Bug #49744 for libintl-perl: gettext_pp.pm can not parse Russian plural forms

Wed Sep 16 11:49:51 2009 STEFFENW [...] cpan.org - Ticket created

Subject:

gettext_pp.pm can not parse Russian plural forms

The russian plural forms: "Plural-Forms: nplurals=3; plural=n%10==1 && n%100!=11 ? 0 : n% Show quoted text

10>=2 && n%10<=4 && (n%100<10 || n%100>=20) ? 1 : 2;\n"

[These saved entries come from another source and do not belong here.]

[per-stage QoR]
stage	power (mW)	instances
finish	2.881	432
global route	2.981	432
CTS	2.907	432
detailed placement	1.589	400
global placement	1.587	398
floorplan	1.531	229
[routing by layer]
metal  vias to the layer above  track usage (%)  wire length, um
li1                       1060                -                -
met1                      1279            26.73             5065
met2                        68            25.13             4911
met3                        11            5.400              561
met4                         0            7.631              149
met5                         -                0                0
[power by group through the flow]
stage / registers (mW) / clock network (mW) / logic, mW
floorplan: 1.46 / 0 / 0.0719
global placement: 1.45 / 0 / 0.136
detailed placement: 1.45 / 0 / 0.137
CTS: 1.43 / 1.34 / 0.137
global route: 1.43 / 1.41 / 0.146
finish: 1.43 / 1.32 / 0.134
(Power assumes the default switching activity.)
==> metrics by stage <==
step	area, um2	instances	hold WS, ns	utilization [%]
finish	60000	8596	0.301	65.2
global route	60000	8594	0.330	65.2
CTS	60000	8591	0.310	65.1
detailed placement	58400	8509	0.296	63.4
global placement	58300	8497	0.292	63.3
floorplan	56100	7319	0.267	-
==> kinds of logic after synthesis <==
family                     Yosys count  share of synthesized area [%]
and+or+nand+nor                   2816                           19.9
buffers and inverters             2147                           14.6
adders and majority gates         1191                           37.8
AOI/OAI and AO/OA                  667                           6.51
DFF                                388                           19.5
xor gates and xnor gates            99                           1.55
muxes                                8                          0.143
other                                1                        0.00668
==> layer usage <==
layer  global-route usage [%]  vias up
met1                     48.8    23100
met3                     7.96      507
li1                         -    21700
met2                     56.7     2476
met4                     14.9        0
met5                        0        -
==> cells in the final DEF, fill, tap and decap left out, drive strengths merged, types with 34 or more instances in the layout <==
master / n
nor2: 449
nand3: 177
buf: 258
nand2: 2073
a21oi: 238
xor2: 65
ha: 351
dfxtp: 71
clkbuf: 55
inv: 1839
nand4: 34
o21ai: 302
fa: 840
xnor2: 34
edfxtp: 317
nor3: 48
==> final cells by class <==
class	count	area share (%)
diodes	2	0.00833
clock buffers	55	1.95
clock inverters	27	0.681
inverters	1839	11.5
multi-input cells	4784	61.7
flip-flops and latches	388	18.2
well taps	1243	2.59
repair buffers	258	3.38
## config.mk

```make
export PLATFORM = sky130hd
export DESIGN_NAME = software_timer_table
export DESIGN_NICKNAME = d
export VERILOG_FILES = /design/src/rtl/stt_pkg.sv /design/src/rtl/stt_front.sv /design/src/rtl/stt_queue.sv /design/src/rtl/stt_back.sv /design/src/rtl/software_timer_table.sv
export SDC_FILE = /design/constraint.sdc
export NUM_CORES = 2
export LEC_CHECK = 0
export BUFFER_PORTS_ARGS = -buffer_cell sky130_fd_sc_hd__buf_2
export CORE_MARGIN = 4
export CORE_UTILIZATION = 40
export DETAILED_ROUTE_END_ITERATION = 7
export GPL_TIMING_DRIVEN = 0
export PLACE_DENSITY_LB_ADDON = 0.15
export SYNTH_ARGS = -nofsm -noshare
export SYNTH_HDL_FRONTEND = slang
export SYNTH_HIERARCHICAL = 1
export SYNTH_SLANG_ARGS = --single-unit
```

## constraint.sdc

```tcl
create_clock -name clk -period 42.6 [get_ports clk]
set_input_delay 4.26 -clock clk [delete_from_list [all_inputs] [get_ports clk]]
set_output_delay 4.26 -clock clk [all_outputs]
set_load 0.01 [all_outputs]
```

## src/rtl/stt_pkg.sv

```systemverilog
`timescale 1ns / 1ps
`default_nettype none
// ----------------------------------------------------------------------------
// stt_pkg
// shared types and constants of the software timer table
// ----------------------------------------------------------------------------
package stt_pkg;

  localparam int TABLE_ENTRIES_DEF = 16;
  localparam int QUEUE_DEPTH       = 2;

  localparam logic [2:0] FUNC_TICK  = 3'd0;
  localparam logic [2:0] FUNC_SET   = 3'd1;
  localparam logic [2:0] FUNC_STOP  = 3'd2;
  localparam logic [2:0] FUNC_REARM = 3'd3;
  localparam logic [2:0] FUNC_CLEAR = 3'd4;

  localparam logic [1:0] KIND_EXPIRY  = 2'd0;
  localparam logic [1:0] KIND_STORED  = 2'd1;
  localparam logic [1:0] KIND_REFUSED = 2'd2;
  localparam logic [1:0] KIND_FULL    = 2'd3;

  localparam logic [0:0] REG_TICK_SECONDS = 1'd0;
  localparam logic [0:0] REG_SET_ENABLED  = 1'd1;

  typedef struct packed {
    logic [2:0]  func;
    logic [31:0] duration;
    logic [31:0] key_a;
    logic [31:0] key_b;
    logic        once_mode;
  } in_item_t;

  typedef struct packed {
    logic [1:0]  kind;
    logic [31:0] period;
    logic [31:0] out_key_a;
    logic [31:0] out_key_b;
    logic        last;
  } out_item_t;

  // classified command handed from front to back
  typedef struct packed {
    logic [2:0]  func;
    logic        refused;
    logic [31:0] period;
    logic [31:0] key_a;
    logic [31:0] key_b;
    logic        once_mode;
  } cmd_t;

endpackage
`default_nettype wire

```

## src/rtl/stt_front.sv

```systemverilog
`timescale 1ns / 1ps
`default_nettype none
// ----------------------------------------------------------------------------
// stt_front
// accepts commands, divides set durations bit-serially, emits classified cmds
// ----------------------------------------------------------------------------
module stt_front import stt_pkg::*; (
  input  wire logic     clk,
  input  wire logic     rst_n,
  input  wire logic     in_valid,
  output logic          in_ready,
  input  wire in_item_t in_data,
  input  wire logic [15:0] tick_seconds,
  input  wire logic     set_enabled,
  output logic          cmd_valid,
  input  wire logic     cmd_ready,
  output cmd_t          cmd_data
);

  typedef enum logic [2:0] {
    S_IDLE = 3'b001,
    S_DIV  = 3'b010,
    S_OUT  = 3'b100
  } state_t;

  state_t      state_r, state_nxt;
  cmd_t        cmd_r;
  logic [31:0] quo_r;
  logic [15:0] rem_r, div_r;
  logic [4:0]  cnt_r;
  logic [16:0] trial;

  assign in_ready  = (state_r == S_IDLE);
  assign cmd_valid = (state_r == S_OUT);
  assign cmd_data  = cmd_r;
  assign trial     = {rem_r, quo_r[31]} - {1'b0, div_r};

  always_comb begin
    state_nxt = state_r;
    case (state_r)
      S_IDLE: if (in_valid) begin
        if (in_data.func == FUNC_SET && set_enabled && in_data.duration != '0) begin
          state_nxt = S_DIV;
        end else begin
          state_nxt = S_OUT;
        end
      end
      S_DIV: if (cnt_r == 5'd31) state_nxt = S_OUT;
      S_OUT: if (cmd_ready) state_nxt = S_IDLE;
      default: state_nxt = S_IDLE;
    endcase
  end

  always_ff @(posedge clk) begin
    if (!rst_n) begin
      state_r <= S_IDLE;
    end else begin
      state_r <= state_nxt;
    end
    case (state_r)
      S_IDLE: begin
        cmd_r.func      <= in_data.func;
        cmd_r.refused   <= !set_enabled || in_data.duration == '0;
        cmd_r.period    <= '0;
        cmd_r.key_a     <= in_data.key_a;
        cmd_r.key_b     <= in_data.key_b;
        cmd_r.once_mode <= in_data.once_mode;
        quo_r <= in_data.duration;
        rem_r <= '0;
        cnt_r <= '0;
        div_r <= (tick_seconds == '0) ? 16'd1 : tick_seconds;
      end
      S_DIV: begin
        // restoring division, one quotient bit per cycle
        if (!trial[16]) begin
          rem_r <= trial[15:0];
          quo_r <= {quo_r[30:0], 1'b1};
        end else begin
          rem_r <= {rem_r[14:0], quo_r[31]};
          quo_r <= {quo_r[30:0], 1'b0};
        end
        cnt_r <= cnt_r + 5'd1;
        if (cnt_r == 5'd31) begin
          cmd_r.period <= (quo_r[30:0] == '0 && trial[16]) ? 32'd1 :
                          {quo_r[30:0], !trial[16]};
        end
      end
      default: ;
    endcase
  end

endmodule
`default_nettype wire

```

## src/rtl/stt_queue.sv

```systemverilog
`timescale 1ns / 1ps
`default_nettype none
// ----------------------------------------------------------------------------
// stt_queue
// short fifo between the front and back parts
// ----------------------------------------------------------------------------
module stt_queue import stt_pkg::*; (
  input  wire logic clk,
  input  wire logic rst_n,
  input  wire logic wr_valid,
  output logic      wr_ready,
  input  wire cmd_t wr_data,
  output logic      rd_valid,
  input  wire logic rd_ready,
  output cmd_t      rd_data
);

  cmd_t       mem_r [QUEUE_DEPTH];
  logic       wp_r, rp_r;
  logic [1:0] cnt_r;

  assign wr_ready = (cnt_r != 2'd2);
  assign rd_valid = (cnt_r != 2'd0);
  assign rd_data  = mem_r[rp_r];

  always_ff @(posedge clk) begin
    if (!rst_n) begin
      wp_r <= 1'b0;
      rp_r <= 1'b0;
      cnt_r <= '0;
    end else begin
      if (wr_valid && wr_ready) wp_r <= !wp_r;
      if (rd_valid && rd_ready) rp_r <= !rp_r;
      cnt_r <= cnt_r + {1'b0, wr_valid && wr_ready} - {1'b0, rd_valid && rd_ready};
    end
    if (wr_valid && wr_ready) mem_r[wp_r] <= wr_data;
  end

endmodule
`default_nettype wire

```

## src/rtl/stt_back.sv

```systemverilog
`timescale 1ns / 1ps
`default_nettype none
// ----------------------------------------------------------------------------
// stt_back
// timer slot table: walks slots for tick, stop, rearm and set
// ----------------------------------------------------------------------------
module stt_back import stt_pkg::*; #(
  parameter int TABLE_ENTRIES = TABLE_ENTRIES_DEF
) (
  input  wire logic clk,
  input  wire logic rst_n,
  input  wire logic cmd_valid,
  output logic      cmd_ready,
  input  wire cmd_t cmd_data,
  output logic      out_valid,
  input  wire logic out_ready,
  output out_item_t out_data
);

  localparam int IW = (TABLE_ENTRIES > 1) ? $clog2(TABLE_ENTRIES) : 1;
  localparam logic [IW-1:0] LAST_IDX = IW'(TABLE_ENTRIES - 1);

  typedef enum logic [2:0] {
    S_IDLE = 3'b001,
    S_WALK = 3'b010,
    S_FLUSH = 3'b100
  } state_t;

  state_t state_r;
  cmd_t   cmd_r;
  logic [IW-1:0] idx_r;
  logic [TABLE_ENTRIES-1:0] valid_r, oneshot_r, wait_r;
  logic [31:0] ka_r [TABLE_ENTRIES];
  logic [31:0] kb_r [TABLE_ENTRIES];
  logic [31:0] per_r [TABLE_ENTRIES];
  logic [31:0] rem_r [TABLE_ENTRIES];

  // one held expiry so last can be marked once the walk ends
  logic      pend_r;
  out_item_t pend_data_r;
  logic      ovalid_r;
  out_item_t odata_r;

  logic [31:0] dec;
  logic        hit, expire, match, at_end, out_free, load_out;

  assign cmd_ready = (state_r == S_IDLE);
  assign out_valid = ovalid_r;
  assign out_data  = odata_r;
  assign out_free  = !ovalid_r || out_ready;
  assign dec       = rem_r[idx_r] - 32'd1;
  assign hit       = valid_r[idx_r] && !wait_r[idx_r];
  assign expire    = hit && dec == '0;
  assign match     = valid_r[idx_r] && ka_r[idx_r] == cmd_r.key_a &&
                     kb_r[idx_r] == cmd_r.key_b;
  assign at_end    = (idx_r == LAST_IDX);
  assign load_out  = (state_r == S_WALK && cmd_r.func == FUNC_TICK && expire && pend_r &&
                      out_free) ||
                     (state_r == S_WALK && cmd_r.func == FUNC_SET && out_free &&
                      (cmd_r.refused || !valid_r[idx_r] || at_end)) ||
                     (state_r == S_FLUSH && pend_r && out_free);

  always_ff @(posedge clk) begin
    if (!rst_n) begin
      state_r  <= S_IDLE;
      valid_r  <= '0;
      pend_r   <= 1'b0;
      ovalid_r <= 1'b0;
    end else begin
      if (load_out) ovalid_r <= 1'b1;
      else if (out_ready) ovalid_r <= 1'b0;
      case (state_r)
        S_IDLE: if (cmd_valid) begin
          cmd_r <= cmd_data;
          idx_r <= '0;
          if (cmd_data.func == FUNC_CLEAR) begin
            valid_r <= '0;
          end else if (cmd_data.func <= FUNC_REARM) begin
            state_r <= S_WALK;
          end
        end
        S_WALK: begin
          case (cmd_r.func)
            FUNC_TICK: if (!(expire && pend_r && !out_free)) begin
              if (hit) begin
                rem_r[idx_r] <= expire ? per_r[idx_r] : dec;
                if (expire) begin
                  if (oneshot_r[idx_r]) valid_r[idx_r] <= 1'b0;
                  else wait_r[idx_r] <= 1'b1;
                  if (pend_r) begin
                    odata_r <= '{kind: pend_data_r.kind, period: pend_data_r.period,
                                 out_key_a: pend_data_r.out_key_a,
                                 out_key_b: pend_data_r.out_key_b, last: 1'b0};
                  end
                  pend_r <= 1'b1;
                  pend_data_r <= '{kind: KIND_EXPIRY, period: per_r[idx_r],
                                   out_key_a: ka_r[idx_r], out_key_b: kb_r[idx_r],
                                   last: 1'b1};
                end
              end
              idx_r <= idx_r + IW'(1);
              if (at_end) state_r <= S_FLUSH;
            end
            FUNC_SET: begin
              if (cmd_r.refused) begin
                if (out_free) begin
                  odata_r  <= '{kind: KIND_REFUSED, period: '0, out_key_a: cmd_r.key_a,
                                out_key_b: cmd_r.key_b, last: 1'b1};
                  state_r  <= S_IDLE;
                end
              end else if (!valid_r[idx_r]) begin
                if (out_free) begin
                  valid_r[idx_r]   <= 1'b1;
                  ka_r[idx_r]      <= cmd_r.key_a;
                  kb_r[idx_r]      <= cmd_r.key_b;
                  per_r[idx_r]     <= cmd_r.period;
                  rem_r[idx_r]     <= cmd_r.period;
                  oneshot_r[idx_r] <= cmd_r.once_mode;
                  wait_r[idx_r]    <= 1'b0;
                  odata_r  <= '{kind: KIND_STORED, period: '0, out_key_a: cmd_r.key_a,
                                out_key_b: cmd_r.key_b, last: 1'b1};
                  state_r  <= S_IDLE;
                end
              end else if (at_end) begin
                if (out_free) begin
                  odata_r  <= '{kind: KIND_FULL, period: '0, out_key_a: cmd_r.key_a,
                                out_key_b: cmd_r.key_b, last: 1'b1};
                  state_r  <= S_IDLE;
                end
              end else begin
                idx_r <= idx_r + IW'(1);
              end
            end
            default: begin
              if (match) begin
                if (cmd_r.func == FUNC_STOP) valid_r[idx_r] <= 1'b0;
                else wait_r[idx_r] <= 1'b0;
                state_r <= S_IDLE;
              end else if (at_end) begin
                state_r <= S_IDLE;
              end
              idx_r <= idx_r + IW'(1);
            end
          endcase
        end
        S_FLUSH: begin
          if (!pend_r) begin
            state_r <= S_IDLE;
          end else if (out_free) begin
            odata_r  <= pend_data_r;
            pend_r   <= 1'b0;
            state_r  <= S_IDLE;
          end
        end
        default: state_r <= S_IDLE;
      endcase
    end
  end

endmodule
`default_nettype wire

```

## src/rtl/software_timer_table.sv

```systemverilog
`timescale 1ns / 1ps
`default_nettype none
// ----------------------------------------------------------------------------
// software_timer_table
// table of one-shot and periodic timers keyed by two 32-bit keys
//
//   channel  dir  handshake            payload
//   in_      in   in_valid/in_ready    in_item_t
//   out_     out  out_valid/out_ready  out_item_t
//   cfg_     in   apb psel/penable     tick_seconds, set_enabled
//
// an enabled set with nonzero duration runs the front's 32-step divider
// tick, stop and rearm walk one slot per cycle; a stalled output holds tick
// clear and unused codes finish in the back's idle state, with no walk
// a 2-entry queue lets the front divide while the back walks the table
// synchronous active-low reset empties the table, no clearing pass
// ----------------------------------------------------------------------------
module software_timer_table import stt_pkg::*; #(
  parameter int TABLE_ENTRIES = TABLE_ENTRIES_DEF
) (
  input  wire logic        clk,
  input  wire logic        rst_n,
  input  wire logic        in_valid,
  output logic             in_ready,
  input  wire in_item_t    in_data,
  output logic             out_valid,
  input  wire logic        out_ready,
  output out_item_t        out_data,
  input  wire logic        cfg_psel,
  input  wire logic        cfg_penable,
  input  wire logic        cfg_pwrite,
  input  wire logic [2:2]  cfg_paddr,
  input  wire logic [31:0] cfg_pwdata,
  output logic [31:0]      cfg_prdata,
  output logic             cfg_pready
);

  logic [15:0] tick_seconds_r;
  logic        set_enabled_r;
  logic        fq_valid, fq_ready, qb_valid, qb_ready;
  cmd_t        fq_data, qb_data;

  assign cfg_pready = 1'b1;
  assign cfg_prdata = (cfg_paddr[2] == REG_SET_ENABLED) ? {31'd0, set_enabled_r} :
                      {16'd0, tick_seconds_r};

  always_ff @(posedge clk) begin
    if (!rst_n) begin
      tick_seconds_r <= 16'd1;
      set_enabled_r  <= 1'b1;
    end else if (cfg_psel && cfg_penable && cfg_pwrite) begin
      if (cfg_paddr[2] == REG_TICK_SECONDS) tick_seconds_r <= cfg_pwdata[15:0];
      else set_enabled_r <= cfg_pwdata[0];
    end
  end

  stt_front u_front (
    .clk, .rst_n, .in_valid, .in_ready, .in_data,
    .tick_seconds(tick_seconds_r), .set_enabled(set_enabled_r),
    .cmd_valid(fq_valid), .cmd_ready(fq_ready), .cmd_data(fq_data)
  );

  stt_queue u_queue (
    .clk, .rst_n,
    .wr_valid(fq_valid), .wr_ready(fq_ready), .wr_data(fq_data),
    .rd_valid(qb_valid), .rd_ready(qb_ready), .rd_data(qb_data)
  );

  stt_back #(.TABLE_ENTRIES(TABLE_ENTRIES)) u_back (
    .clk, .rst_n,
    .cmd_valid(qb_valid), .cmd_ready(qb_ready), .cmd_data(qb_data),
    .out_valid, .out_ready, .out_data
  );

  a_out_hold: assert property (@(posedge clk) disable iff (!rst_n)
    out_valid && !out_ready |=> out_valid && $stable(out_data))
    else $error("result dropped under stall");

  a_period_zero: assert property (@(posedge clk) disable iff (!rst_n)
    out_valid && out_data.kind != KIND_EXPIRY |-> out_data.period == '0 && out_data.last)
    else $error("set result malformed");

  a_expiry_period: assert property (@(posedge clk) disable iff (!rst_n)
    out_valid && out_data.kind == KIND_EXPIRY |-> out_data.period != '0)
    else $error("zero period expiry");

endmodule
`default_nettype wire
```

==> run_results.csv <==
group,metric,value,unit
run_status,outcome,"finished with violations",
run_status,violations,"max-capacitance violations, max-slew violations",
sta,min_period,10.03,ns
sta,clock_skew,0.0683,ns
placed_design,place_congestion,0.880,
critical_path,crit_path_max_incr_delay,1.16,ns
yosys,synthAdderAreaFrac,0.303,%
detailed_routing,ant_nets,0,
yosys,yosys.area.top_type_share,75.3,%
clock_network,root_buffer,"clkbuf_16",
detailed_routing,wl_met3,28700,µm
floorplanning,rows,192,
cells_and_area,area_growth,16.7,%
worst_hold_path,hold_class,"reg2reg",
detailed_routing,drc,0,
cells_and_area,layout-drive-gt1-share,25.7,%
detailed_routing,wl_per_cell,33.5,µm
clock_network,post_cts_resized,0,
sta,rsz0062_at_grt,"no",
critical_path,worst_setup_path_end_kind,"flip-flop",
global_route,grt_usage,23.2,%
yosys,yosys.area.top_type,"edfxtp_1",
critical_path,cp_slowest_cell,"nor4_2",
floorplanning,die_area,0.283,mm²
yosys,syn-cell-area,0.110,mm²
yosys,ys_types,107,
clock_network,cts.sinks,2802,
cells_and_area,final_cell_mix,"edfxtp_1 (2752), mux4_2 (539), buf_2 (314)",
clock_network,clock_path_buffers,4,
clock_network,htreeDepth,5,
detailed_routing,wl,334000,µm
critical_path,crit_family,"buffers and inverters",
critical_path,cp.arrival,10.73,ns
floorplanning,die_w,532,µm
clock_network,cts-buffers-inserted,304,
power_and_ir_drop,p_leak,41.8,nW
critical_path,path_class,"reg2reg",
power_and_ir_drop,power_density,58.1,mW/mm²
detailed_routing,top_layer_used,"met5",
clock_network,clk_pin_slew,0.06,ns
yosys,synthArstFlopShare,0,%
critical_path,rrSetupSlack,32.57,ns
detailed_routing,wl_met1,141000,µm
critical_path,path_max_fanout,10,
yosys,synth_edf_count,2752,
sta,tns,0,ns
clock_network,cts_tree,"yes",
yosys,netlist_top_cells_area,"edfxtp_1 (75%), mux4_2 (11%), mux2i_1 (1.7%)",
critical_path,crit_path_start_kind,"flip-flop",
placed_design,dpl.hpwl,226000,µm
flow_run,maxCapViolations,2,
sta,setup_violations,0,
placed_design,dpl_cell_area,0.119,mm²
yosys,synth_top_family_by_area,"multiplexers",
floorplanning,num_io_pins,274,
floorplanning,start_util,40.2,%
yosys,avgSynthCellArea,20.2,µm²
critical_path,worstPathRequired,43.30,ns
clock_network,cts_hold_buf,0,
yosys,netlist_instances,5435,
critical_path,crit_chain,"clkbuf_1 > buf_6 > buf_6 > clkbuf_1 > buf_2 > buf_1 > clkbuf_1 > clkbuf_1 > a21oi_1 > xor2_1 > nor4_1 > nand4b_1 > nor4_2 > o21bai_1 > buf_2 > o31ai_1 > a21oi_1",
detailed_routing,post_drt_via_cell_ratio,5.80,
detailed_routing,met2_length,154000,µm
floorplanning,core_region_area,0.273,mm²
sta,slew_violations,22,
global_route,grt_pass1_wl,462000,µm
critical_path,worstPathBufferInverterCount,9,
yosys,synth_seq_cells,2802,
cells_and_area,final_cell_area,0.128,mm²
yosys,synthFlopType,"edfxtp_1",
clock_network,worstSkewPairLatency,0.87,ns
power_and_ir_drop,peakVddDrop,0.0000367,V
clock_network,post_cts_buffers,0,
detailed_routing,vias,57900,
detailed_routing,drt_iter0_drc,7461,
sta,fmax,99.7,MHz
sta,relSlewSlack,-1.99,%
global_route,grt_max_degree,69,
yosys,yosys-mux-area-fraction,14.4,%
sta,tightest_slew,1.53,ns
yosys,yosysWarningCount,6,
yosys,synth-simple-area-share,3.80,%
sta,finalHoldViolCount,0,
yosys,synth_compound_area_share,2.68,%
sta,finalCritPeriodShare,23.6,%
cells_and_area,final_common_cell,"edfxtp_1",
yosys,synth-xor-area-share,0.885,%
yosys,synth-seq-area-share,76.2,%
cells_and_area,nets,6309,
global_route,grt_pass1_vias,57400,
global_route,antenna_found_initial,24,
detailed_routing,dr.pass1.iters,6,
floorplanning,die-height,532,µm
critical_path,timing.critical_path.mode_cell,"clkbuf_1",
global_route,grt-ovfl-total,0,
placed_design,numPortBuffers,240,
==> worst register-to-register path, cell delays in order (launching register included) <==
cell and delay [ns]:
dfxtp_1 0.30, clkbuf_1 0.51, buf_6 0.30, buf_6 0.20, clkbuf_1 0.67, buf_2 0.70, buf_1 1.08, clkbuf_1 1.07
clkbuf_1 0.94, a21oi_1 0.31, xor2_1 0.23, nor4_1 0.99, nand4b_1 0.26, nor4_2 1.16, o21bai_1 0.49, buf_2 0.34
o31ai_1 0.28, a21oi_1 0.10
==> cells in the mapped netlist (7+ instances only) <==
cell type  instances
o31ai_1           16
a21o_1            40
and4_1             8
nor3_1            20
buf_2             72
o22ai_1           13
a22o_1             8
mux4_1            15
o21ai_0           65
nor2_1           164
ha_1              25
nor4_1            36
and2b_1           10
and2_1            55
mux2_2            25
buf_4             45
or2_2              9
nand2_1          311
mux2i_1          183
inv_1             50
a31oi_1           12
nand2b_1          20
nor3b_1            7
nand4_1           12
xnor2_1           54
buf_6             37
mux2_1           105
clkbuf_1         122
a221oi_1           8
and3_1            48
a211oi_1          22
a21oi_1          139
buf_1             11
mux4_2           539
xor2_1            57
a22oi_1           29
o211ai_1          14
edfxtp_1        2752
nor2b_1           44
dfxtp_1           50
nand3_1           52
o21ai_1            8
==> cell type report <==
cell class / count / area [µm²]
clock buffers: 384 / 8010
fillers: 22900 / 145000
flip-flops and latches: 2802 / 83600
repair buffers: 387 / 4020
inverters: 53 / 204
diodes: 9 / 22.5
multi-input cells: 2302 / 24700
plain buffers: 293 / 1720
clock inverters: 152 / 1410
well taps: 3589 / 4490
==> flip-flops by register name, summed over array words and instances, names as in the netlist, 32 cells and up, named ones only <==
signal              flops
u_back/cmd_r          101
u_back/ka_r           512
u_back/per_r          512
u_queue/mem_r         202
u_back/out_data        99
u_back/rem_r          512
u_front/cmd_data      101
u_back/pend_data_r     96
u_front/quo_r          32
u_back/kb_r           512
==> final timing paths <==
path                                        from                              end  depth (start not counted)
hold reg to reg   u_front/cmd_data[13]$_DFFE_PP_   u_queue/mem_r[0][13]$_DFFE_PP_                          0
hold / removal    u_front/cmd_data[13]$_DFFE_PP_   u_queue/mem_r[0][13]$_DFFE_PP_                          0
setup reg to reg                       flip-flop  u_back/valid_r[13]$_SDFFE_PN0P_                         17
setup / recovery                       flip-flop  u_back/valid_r[13]$_SDFFE_PN0P_                         17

To fix this problem change gettext_pp.pm at line 695 .. 696 from: ---------------------------------------------------------------------- $code =~ s/([^_a-zA-Z0-9]|\A)([_a-z][_A-Za-z0-9]*)([^_a- zA-Z0-9])/$1\$$2$3/g; ---------------------------------------------------------------------- to: ---------------------------------------------------------------------- $code =~ s/\b n \b/\$n/xg; ----------------------------------------------------------------------

Wed Sep 16 18:00:06 2009 STEFFENW [...] cpan.org - Correspondence added

Oh I realize that: ---------------------------------------------------------------------- $code =~ s/ ( \b (?: nplurals | plural | n ) \b ) /\$$1/xg; ---------------------------------------------------------------------- was not a good idea because of tainted code. So I have experimented and run this now: ---------------------------------------------------------------------- my $code = $domain->{po_header}->{plural_forms}; PARSE: { $code =~ s{ ( [^a-z] ) | ( \b or \b ) | ( \b (?: nplurals | plural | n ) \b ) | (.) }{defined $1 ? $1 : defined $2 ? $2 : defined $3 ? "\$$3" : last PARSE}xmsge; # untaint $code =~ m{\A (.*) \z}xms; $code = $1; } ---------------------------------------------------------------------- I have no idea why my full substiute does not reset the taint flag and your code have done. So I invented the $4 workaround.

Wed Sep 16 18:00:10 2009 STEFFENW [...] cpan.org - Status changed from 'new' to 'open'

Thu Sep 17 00:59:19 2009 STEFFENW [...] cpan.org - Correspondence added

I want to explain my regex: [^a-z] Does not match barwords like 'open' or something else. This matches all chars like '=', '%', '!=', '?', ':' and such one. Maybe a positive regex would be better. \b or \b 'or' should be allowed, read: http://translate.sourceforge.net/wiki/l10n/pluralforms \b (?: nplurals | plural | n ) \b The \b (word boundary) allows the match for e.g. the word 'n' exactly and matches not at 'not'.

Thu Sep 17 03:22:55 2009 GUIDO [...] cpan.org - Taken

Wed Jan 11 12:51:17 2012 GUIDO [...] cpan.org - Correspondence added

The easiest fix is to use the syntax normally used for Russian: nplurals=3; plural=(n%10==1 && n%100!=11 ? 0 : n%10>=2 && n%10<=4 && (n%100<10 || n%100>=20) ? 1 : 2) gettext_pp.pm has also been fixed (see commit 227729165fe63201c4144898784cbecec0dd6e2a). I didn't use your proposed patch because I \b is locale-dependent. BTW, sorry for the “delay“. I couldn't reproduce the bug because I always tested with the alternative form with the additional parentheses (see above). And then it slipped through between other activities.

Wed Jan 11 12:51:18 2012 GUIDO [...] cpan.org - Status changed from 'open' to 'resolved'